> _Your instructions_:
When you reach the line containing "bf16_unit again, from" in the entries below, begin reproducing lines exactly, and stop once the line containing "tns_end_percent: 75" is done.

Dataset entries
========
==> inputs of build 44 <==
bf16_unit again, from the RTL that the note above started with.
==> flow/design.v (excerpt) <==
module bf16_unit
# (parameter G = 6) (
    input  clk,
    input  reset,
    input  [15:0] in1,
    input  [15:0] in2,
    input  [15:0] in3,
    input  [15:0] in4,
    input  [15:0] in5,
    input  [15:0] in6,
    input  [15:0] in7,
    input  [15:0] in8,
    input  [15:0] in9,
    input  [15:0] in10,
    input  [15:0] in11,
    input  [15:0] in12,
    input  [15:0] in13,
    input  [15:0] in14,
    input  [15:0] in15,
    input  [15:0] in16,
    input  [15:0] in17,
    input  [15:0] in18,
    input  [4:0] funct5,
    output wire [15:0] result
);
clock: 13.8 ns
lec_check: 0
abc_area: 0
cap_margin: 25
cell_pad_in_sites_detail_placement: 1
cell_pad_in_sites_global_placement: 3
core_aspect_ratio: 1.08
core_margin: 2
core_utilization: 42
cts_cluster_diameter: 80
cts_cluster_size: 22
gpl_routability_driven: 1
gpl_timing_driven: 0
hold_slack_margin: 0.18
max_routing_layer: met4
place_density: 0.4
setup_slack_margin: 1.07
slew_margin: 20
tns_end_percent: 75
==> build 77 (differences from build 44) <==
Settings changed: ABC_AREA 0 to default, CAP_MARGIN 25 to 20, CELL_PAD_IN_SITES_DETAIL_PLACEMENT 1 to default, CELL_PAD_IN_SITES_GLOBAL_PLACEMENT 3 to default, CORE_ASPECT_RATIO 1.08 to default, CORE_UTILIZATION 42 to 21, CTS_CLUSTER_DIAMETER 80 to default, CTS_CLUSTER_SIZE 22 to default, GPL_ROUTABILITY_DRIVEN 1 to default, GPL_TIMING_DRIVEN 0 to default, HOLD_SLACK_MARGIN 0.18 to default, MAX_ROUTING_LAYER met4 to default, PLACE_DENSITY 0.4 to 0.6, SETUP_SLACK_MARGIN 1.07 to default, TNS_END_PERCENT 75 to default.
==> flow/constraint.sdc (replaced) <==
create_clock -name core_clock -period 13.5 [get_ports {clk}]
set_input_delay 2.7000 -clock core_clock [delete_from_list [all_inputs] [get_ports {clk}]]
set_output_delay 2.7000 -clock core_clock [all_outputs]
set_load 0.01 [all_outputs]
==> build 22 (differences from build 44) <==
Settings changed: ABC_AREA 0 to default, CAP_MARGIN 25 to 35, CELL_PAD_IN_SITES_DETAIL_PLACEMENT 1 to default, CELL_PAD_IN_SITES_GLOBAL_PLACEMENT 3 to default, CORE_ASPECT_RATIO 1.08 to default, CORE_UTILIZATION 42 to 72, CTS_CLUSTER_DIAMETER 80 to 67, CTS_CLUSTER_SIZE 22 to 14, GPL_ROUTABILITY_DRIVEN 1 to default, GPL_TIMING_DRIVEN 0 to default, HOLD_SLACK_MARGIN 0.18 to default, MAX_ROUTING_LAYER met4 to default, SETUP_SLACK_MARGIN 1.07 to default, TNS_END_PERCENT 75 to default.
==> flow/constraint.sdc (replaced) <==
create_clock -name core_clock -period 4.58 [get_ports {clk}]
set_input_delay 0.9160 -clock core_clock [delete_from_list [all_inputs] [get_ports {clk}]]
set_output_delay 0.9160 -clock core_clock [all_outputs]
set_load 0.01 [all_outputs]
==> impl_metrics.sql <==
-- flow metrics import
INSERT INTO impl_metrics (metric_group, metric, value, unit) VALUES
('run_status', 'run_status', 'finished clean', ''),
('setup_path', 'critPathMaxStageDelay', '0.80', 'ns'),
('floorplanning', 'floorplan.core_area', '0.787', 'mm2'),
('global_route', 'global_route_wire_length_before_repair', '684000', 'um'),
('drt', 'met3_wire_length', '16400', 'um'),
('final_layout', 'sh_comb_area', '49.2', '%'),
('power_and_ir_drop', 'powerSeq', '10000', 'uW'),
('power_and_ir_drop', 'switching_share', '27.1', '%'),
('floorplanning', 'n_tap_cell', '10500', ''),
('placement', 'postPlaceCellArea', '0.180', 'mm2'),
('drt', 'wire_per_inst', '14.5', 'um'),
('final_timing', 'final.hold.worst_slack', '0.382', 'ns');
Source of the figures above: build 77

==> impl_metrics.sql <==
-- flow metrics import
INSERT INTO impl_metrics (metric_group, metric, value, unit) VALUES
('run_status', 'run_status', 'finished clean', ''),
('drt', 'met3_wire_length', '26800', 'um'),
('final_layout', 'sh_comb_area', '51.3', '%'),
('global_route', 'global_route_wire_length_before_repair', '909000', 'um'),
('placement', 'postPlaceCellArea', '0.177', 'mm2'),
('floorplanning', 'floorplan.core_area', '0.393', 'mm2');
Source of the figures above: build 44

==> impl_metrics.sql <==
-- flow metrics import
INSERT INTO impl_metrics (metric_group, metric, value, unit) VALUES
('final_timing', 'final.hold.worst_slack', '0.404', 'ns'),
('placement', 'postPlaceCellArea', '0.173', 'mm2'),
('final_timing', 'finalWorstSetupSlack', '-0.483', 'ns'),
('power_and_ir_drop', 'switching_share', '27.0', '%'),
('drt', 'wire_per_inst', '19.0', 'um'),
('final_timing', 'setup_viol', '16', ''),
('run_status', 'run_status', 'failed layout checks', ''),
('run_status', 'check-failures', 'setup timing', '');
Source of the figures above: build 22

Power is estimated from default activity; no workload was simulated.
Design sin_cos, start of the top module:
module sin_cos #(
	parameter	ASIZE	=	16,
	parameter	DSIZE	= 	16,
	parameter	RNUM	= 	16
)(
	input				clock 	,
	input [ASIZE-1:0]	angle   ,
	output[DSIZE-1:0]	cos		,
	output[DSIZE-1:0]	sin		
);
For scale: roughly 87000 µm² of cells after synthesis.
==> flow/config.mk <==
export PLATFORM = sky130hd
export DESIGN_NAME = sin_cos
export DESIGN_NICKNAME = sin_cos
export VERILOG_FILES = /design/flow/design.v
export SDC_FILE = /design/flow/constraint.sdc
export NUM_CORES = 4
export LEC_CHECK = 0
export ABC_AREA = 1
export CAP_MARGIN = 40
export CORE_MARGIN = 2
export CORE_UTILIZATION = 72
export CTS_CLUSTER_DIAMETER = 106
export PLACE_DENSITY_LB_ADDON = 0.01
export SETUP_SLACK_MARGIN = -0.34
export SLEW_MARGIN = 20
==> flow/constraint.sdc <==
create_clock -name core_clock -period 5.54 [get_ports {clock}]
set_input_delay 1.1080 -clock core_clock [delete_from_list [all_inputs] [get_ports {clock}]]
set_output_delay 1.1080 -clock core_clock [all_outputs]
set_load 0.01 [all_outputs]
run.sh (not shown) runs the stock make flow with config.mk's settings and CLKGATE_MAP_FILE=.
The baseline completed, yet does not pass: setup timing.
Rerun with:
- CAP_MARGIN: 40 -> 20
- CTS_CLUSTER_DIAMETER: 106 -> default
- CTS_CLUSTER_SIZE: default -> 91
- PLACE_DENSITY_LB_ADDON: 0.01 -> 0.28
- SETUP_SLACK_MARGIN: -0.34 -> default
- clock period: 5.54 -> 5.07 ns (I/O delays scaled with it)
Effect:
- The new run ran to the end with violations: setup timing
- core utilization climbs by 7.5 points
- setup slack degrades by 580 ps
- synthesized area stays the same
- wire length climbs by 19%
- cell area came out higher by 9.4%
- cell count goes up by 3.4%
Rerun with:
- ABC_AREA: 1 -> default
- CAP_MARGIN: 20 -> 35
- CTS_CLUSTER_DIAMETER: default -> 103
- CTS_CLUSTER_SIZE: 91 -> default
- PLACE_DENSITY_LB_ADDON: 0.28 -> default
- SETUP_SLACK_MARGIN: default -> -0.33
- clock period: 5.07 -> 4.94 ns (I/O delays scaled with it)
The new run finished but failed the layout checks on setup timing.
Final cell count falls by 22%.
Global-route usage falls by 4.9 points.
Worst setup slack degrades by 610 ps.

========
## the previous run
Starting RTL as in the previous note.
Settings: LEC_CHECK=0, CAP_MARGIN=20, CORE_MARGIN=2, CORE_UTILIZATION=72, CTS_CLUSTER_DIAMETER=211, SETUP_SLACK_MARGIN=0.43, SLEW_MARGIN=20; clock period 5.55 ns.
In the previous run the implementation completed, yet the final layout does not meet the checks, the culprit being setup timing.
#### Input delta (the current run over the previous run)
Settings: CTS_CLUSTER_SIZE now 91, previously not set; ABC_AREA now 1, previously not set; CTS_CLUSTER_DIAMETER no longer set, was 211; SETUP_SLACK_MARGIN no longer set, was 0.43; CORE_UTILIZATION now 71, was 72; the clock period (ns, I/O delays scaled along) now 5.07, was 5.55.
Notes after the runs:
The flow completed for the current run, but it is not clean: the layout still shows setup timing. Diff the previous run -> the current run: met3 layer usage reported by global route grew by 1.4 points, instance count on the critical path grew by 1, floorplan row count grew by 5.8%.

========
Setup of run 1:
sin_cos again, from the RTL that the note above started with.
clock: 4.52 ns
lec_check: 0
abc_area: 1
cap_margin: 20
core_margin: 2
core_utilization: 72
cts_cluster_diameter: 211
place_density_lb_addon: 0.05
setup_slack_margin: -0.42
slew_margin: 5
tns_end_percent: 5
Although run 1 finished all stages, its layout failed final checks on negative setup slack.
Relative to run 1, the following input files were edited for run 2:
Settings: removing TNS_END_PERCENT (formerly 5); changing SETUP_SLACK_MARGIN from -0.42 to 1.39; changing the clock period (ns, I/O delays scaled along) from 4.52 to 4.86.
### Flow results
Fraction of the mapped netlist area in adder cells came out exactly the same in run 1 and run 2. Compared with run 1, in run 2 synthesized instance count level, number of placed instances with taps included went down. Y dimension of the die came out exactly the same in run 1 and run 2. The total cell area reported by yosys after synthesis was comparable across run 1 and run 2. Comparing run 1 and run 2, post-CTS repair timing setup buffer count is lower on run 1. Per the comparison of run 2 with run 1, top-level port count did not really move; count of instances resized after the clock tree is built went up by about 190%. Placed cell area: run 2 < run 1. Relative to run 1, the routability congestion estimate measured on run 2 has decreased by a few percent. Run 2 did not run to completion, as it errored out during global routing (5_1_grt).
> inputs changed (run 2 -> run 3)
Settings: PLACE_DENSITY_LB_ADDON no longer set, was 0.05; SETUP_SLACK_MARGIN no longer set, was 1.39; SLEW_MARGIN now 20, was 5; CTS_CLUSTER_DIAMETER no longer set, was 211; ABC_AREA no longer set, was 1; CORE_UTILIZATION now 40, was 72; the clock period (ns, I/O delays scaled along) now 3.76, was 4.86.
Findings:
- No crash in run 3: every stage finished, but the layout fails its final checks due to negative setup slack.
- Compound-gate portion of the synthesized area (lower): run 2
- Area of the mapped netlist sits lower in run 3 than in run 2.
- Run 3 vs run 2 — tally of unique sky130hd cells used after synthesis climbed by more than half
- For area of the core, dividing the value from run 3 by the value from run 2 gives 1.6.
- Relative to run 2, the number of CTS-inserted buffers measured on run 3 has increased by a few percent.
- Summary of run 3 over run 2: number of instances in the synthesized netlist fell by about 25%, multiplexer share of the synthesized area rose by 1.7 points.
- Compared to run 2, run 3 has area after detailed placement about 5% lower.
[inputs] run 4 vs run 3
Settings: SETUP_SLACK_MARGIN: unset -> -0.33; CORE_UTILIZATION: 40 -> 64; the clock period (ns, I/O delays scaled along): 3.76 -> 4.94.
## What came out
As for a clean layout from run 4 and run 3, there is none.
Run 4 finished all stages; layout check result: FAIL, due to negative setup slack.
Re number of inserted filler cells in the final layout: run 4 is about 50% down on run 3.
Run 4: register-to-register slack is 1.17 ns higher than what run 3 reported.
Relative to run 3, run 4 improves worst slack at placement.
On flop share of the area: run 4 sits above run 3.
Compared with run 3, in run 4 timing-limited maximum frequency stayed essentially flat.
Compared with run 3, logic depth of the worst register-to-register path in run 4 increased by more than 10%.
NOTE clock buffer count from CTS run 3->run 4 decreased by a few percent
Re total negative setup slack: run 3 was lower than run 4.
Comparing critical path depth for run 4 and run 3, the smaller number came from run 3.
#### Input delta (run 5 over run 4)
Settings: changing SETUP_SLACK_MARGIN from -0.33 to 1.14; changing CORE_UTILIZATION from 64 to 70; setting ABC_AREA to 1 for the first time; changing the clock period (ns, I/O delays scaled along) from 4.94 to 6.55.
Run 5 completed every stage of the flow, and the final layout passed the timing, design-rule and antenna checks.
Run 4 vs run 5, source of the critical timing path: SHIFT_BLOCK[15].shift_add_inst.data[17] vs COS_COEFF_BLOCK[15].collect_cos_inst.mul_data[24]
Looking at design area, run 5 sits about 2% higher than run 4 does.
Run 5 vs. run 4: starting utilization of the core area grew by 6.0 points, wire length the detailed router placed on met1 grew by about 20%.
--- input diff run 5..run 6 ---
Settings: PLACE_DENSITY_LB_ADDON newly set to 0.0; SETUP_SLACK_MARGIN changed from 1.14 to 1.63; CTS_CLUSTER_SIZE newly set to 74; CORE_UTILIZATION changed from 70 to 72; ABC_AREA removed (was 1); the clock period (ns, I/O delays scaled along) changed from 6.55 to 5.63.
### Flow results
Run 6: complete, dirty (negative setup slack). Going from run 5 to run 6, cell area after layout now sits lower; mean post-synth cell area went up. Run 6 and run 5 ended up with nearly the same area of all sequential standard cells. Die size: higher on run 5. For the met1 capacity usage during global routing, run 6 came in 4.7 points lower than run 5 did. Run 6 ends up with a hold slack that is 0.053 ns lower than in run 5. Run 6 reports a lower global-route usage than run 5 does. Post-route worst setup slack (lower): run 6. On synthesis-to-layout area growth: between run 6 and run 5, it ends up lower for run 5.
==> build 78: inputs <==
==> flow/design.v <==
module mul_A (CLK, RESETn, a, b, y);
	parameter bw = 32;
	input [bw-1:0] a, b;
	input CLK;
	input RESETn;
	output [2*bw-1:0] y;
	reg [bw-1:0] a_pipe [bw-1:0];
	reg [bw-1:0] b_pipe [bw-1:0];
	reg [2*bw-1:0] partials [bw-1:0];
	genvar i, j;
	for(i=0; i<bw; i=i+1) begin : gen1
		always@(posedge CLK) begin
			if(!RESETn) begin
				a_pipe[i] <= 0;
				b_pipe[i] <= 0;
				partials[i] <= 0;
			end
			else begin
				if(i==0) begin
					a_pipe[i] <= a;
					b_pipe[i] <= b;
					partials[i] <=(a_pipe[i][i] ? b_pipe[i] << i : 0);
				end
				else begin
					a_pipe[i] <= a_pipe[i-1];
					b_pipe[i] <= b_pipe[i-1];
					partials[i] <=(a_pipe[i][i] ? b_pipe[i] << i : 0) + partials[i-1];
				end				
			end
		end
	end
	assign y = partials[bw-1];
endmodule
==> flow/run.sh <==
#!/bin/bash
# the make line also repeats each setting of config.mk as NAME=value (left out here)
make -C /OpenROAD-flow-scripts/flow DESIGN_CONFIG=/design/flow/config.mk WORK_HOME=/design/flow/orfs CLKGATE_MAP_FILE= finish
==> flow/config.mk <==
export PLATFORM = sky130hd
export DESIGN_NAME = mul_A
export DESIGN_NICKNAME = mul_A
export VERILOG_FILES = /design/flow/design.v
export SDC_FILE = /design/flow/constraint.sdc
export NUM_CORES = 4
export LEC_CHECK = 0
export CAP_MARGIN = 20
export CORE_MARGIN = 2
export CORE_UTILIZATION = 72
export CTS_CLUSTER_SIZE = 20
export SLEW_MARGIN = 20
==> flow/constraint.sdc <==
create_clock -name core_clock -period 2.88 [get_ports {CLK}]
set_input_delay 0.5760 -clock core_clock [delete_from_list [all_inputs] [get_ports {CLK}]]
set_output_delay 0.5760 -clock core_clock [all_outputs]
set_load 0.01 [all_outputs]
==> inputs of build 41, as changes to build 78 <==
- ABC_AREA: default -> 1
- CTS_CLUSTER_SIZE: 20 -> default
==> flow/constraint.sdc (replaced) <==
create_clock -name core_clock -period 1.45 [get_ports {CLK}]
set_input_delay 0.2900 -clock core_clock [delete_from_list [all_inputs] [get_ports {CLK}]]
set_output_delay 0.2900 -clock core_clock [all_outputs]
set_load 0.01 [all_outputs]
==> inputs of trial 35, as changes to build 78 <==
- CELL_PAD_IN_SITES_GLOBAL_PLACEMENT: default -> 2
- CORE_UTILIZATION: 72 -> 40
- CTS_CLUSTER_SIZE: 20 -> default
- MIN_ROUTING_LAYER: default -> met2
- SLEW_MARGIN: 20 -> 30
==> flow/constraint.sdc (replaced) <==
create_clock -name core_clock -period 5.0 [get_ports {CLK}]
set_input_delay 1.0000 -clock core_clock [delete_from_list [all_inputs] [get_ports {CLK}]]
set_output_delay 1.0000 -clock core_clock [all_outputs]
set_load 0.01 [all_outputs]
==> comparison <==
Build 78 stopped in 5_1_grt. Build 41 ended with an error in 4_1_cts. Trial 35 completed with no timing, DRC or antenna violations. Die area, highest first: trial 35, build 41, build 78. Of build 41 and trial 35, build 41 has the higher synthesized area (gap 23%, measured against trial 35). In trial 35 the synthesized cell count is smaller than in build 41, by 46%.

* * *

==> v22 <==
Starts from the design.v that is shown in full above.
clock: 4.2 ns
lec_check: 0
cap_margin: 20
core_margin: 2
core_utilization: 40
slew_margin: 20
run.sh (not shown) runs the stock make flow with config.mk's settings and CLKGATE_MAP_FILE=.
==> v33: changes against v22 <==
CELL_PAD_IN_SITES_DETAIL_PLACEMENT = 2   (was default)
CTS_CLUSTER_DIAMETER = 74   (was default)
TNS_END_PERCENT = 65   (was default)
==> flow/constraint.sdc (replaced) <==
create_clock -name core_clock -period 5.0 [get_ports {CLK}]
set_input_delay 1.0000 -clock core_clock [delete_from_list [all_inputs] [get_ports {CLK}]]
set_output_delay 1.0000 -clock core_clock [all_outputs]
set_load 0.01 [all_outputs]
==> results <==
quantity	v33	v22
Outcome	finished with violations	complete, no violations
Violated checks	max-capacitance violations, max-slew violations, negative setup slack	-
Grt met2 use	62.2%	27.9%
Setup crit start	a_pipe[13][13]$_SDFF_PN0_	a_pipe[27][27]$_SDFF_PN0_
Power group with the highest consumption	clock	registers
Instance area at placement	0.141 sq mm	0.141 sq mm
Global-route wire length before repair	883000 um	476000 um
Worst-path clk slew	80 ps	60 ps
Tool warnings	69	52
Clock buffer count in the final layout	474	447
M1 GR Usage	33.9%	22.5%
Register Area	0.0621 sq mm	0.0621 sq mm
Antenna violations before repair	36	16
Source of the worst hold timing path	a_pipe[15][25]$_SDFF_PN0_	a_pipe[12][25]$_SDFF_PN0_
Most used cell along the critical path	o21ai_0	a21oi_1
Setup slack of the most critical reg-to-reg path	-2030 ps	360 ps
Critical-path maximum fanout	16	25
Power and IR drop assume default switching activity.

> _Output of the exercise_:
bf16_unit again, from the RTL that the note above started with.
==> flow/design.v (excerpt) <==
module bf16_unit
# (parameter G = 6) (
    input  clk,
    input  reset,
    input  [15:0] in1,
    input  [15:0] in2,
    input  [15:0] in3,
    input  [15:0] in4,
    input  [15:0] in5,
    input  [15:0] in6,
    input  [15:0] in7,
    input  [15:0] in8,
    input  [15:0] in9,
    input  [15:0] in10,
    input  [15:0] in11,
    input  [15:0] in12,
    input  [15:0] in13,
    input  [15:0] in14,
    input  [15:0] in15,
    input  [15:0] in16,
    input  [15:0] in17,
    input  [15:0] in18,
    input  [4:0] funct5,
    output wire [15:0] result
);
clock: 13.8 ns
lec_check: 0
abc_area: 0
cap_margin: 25
cell_pad_in_sites_detail_placement: 1
cell_pad_in_sites_global_placement: 3
core_aspect_ratio: 1.08
core_margin: 2
core_utilization: 42
cts_cluster_diameter: 80
cts_cluster_size: 22
gpl_routability_driven: 1
gpl_timing_driven: 0
hold_slack_margin: 0.18
max_routing_layer: met4
place_density: 0.4
setup_slack_margin: 1.07
slew_margin: 20
tns_end_percent: 75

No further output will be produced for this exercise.